Assigned task: From the top of the records below, return each line exactly, ending with the line that contains "assign isRead = (exeIn.opcode".

* * *

===== src/tile/tileResult.sv =====
// last tile stage, turns a hit request into its response or forwards the message
`timescale 1ns/100ps

module tileResult (
    ringLinkIf.receiver                exeIn,      // from execute register
    input  logic                       exeHit,
    input  logic [ringPkg::DATA_W-1:0] exeRdData,
    ringLinkIf.sender                  ringOut     // to next ring stop
);

    logic isRead;

    assign isRead = (exeIn.opcode == ringPkg::OP_RD_REQ);

    //--------------------------------------------------
    // response build
    //--------------------------------------------------
    // purely combinational, output valid the cycle after execute
    always_comb begin
        ringOut.valid   = exeIn.valid;
        ringOut.address = exeIn.address;    // address never changes
        ringOut.opcode  = exeIn.opcode;
        ringOut.data    = exeIn.data;

        if (exeHit) begin
            if (isRead) begin
                ringOut.opcode = ringPkg::OP_RD_RSP;
                ringOut.data   = exeRdData;     // stored word
            end else begin
                ringOut.opcode = ringPkg::OP_WR_RSP;   // data echoed as is
            end
        end
    end

endmodule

* * *

Answer space:
===== src/tile/tileResult.sv =====
// last tile stage, turns a hit request into its response or forwards the message
`timescale 1ns/100ps

module tileResult (
    ringLinkIf.receiver                exeIn,      // from execute register
    input  logic                       exeHit,
    input  logic [ringPkg::DATA_W-1:0] exeRdData,
    ringLinkIf.sender                  ringOut     // to next ring stop
);

    logic isRead;

    assign isRead = (exeIn.opcode == ringPkg::OP_RD_REQ);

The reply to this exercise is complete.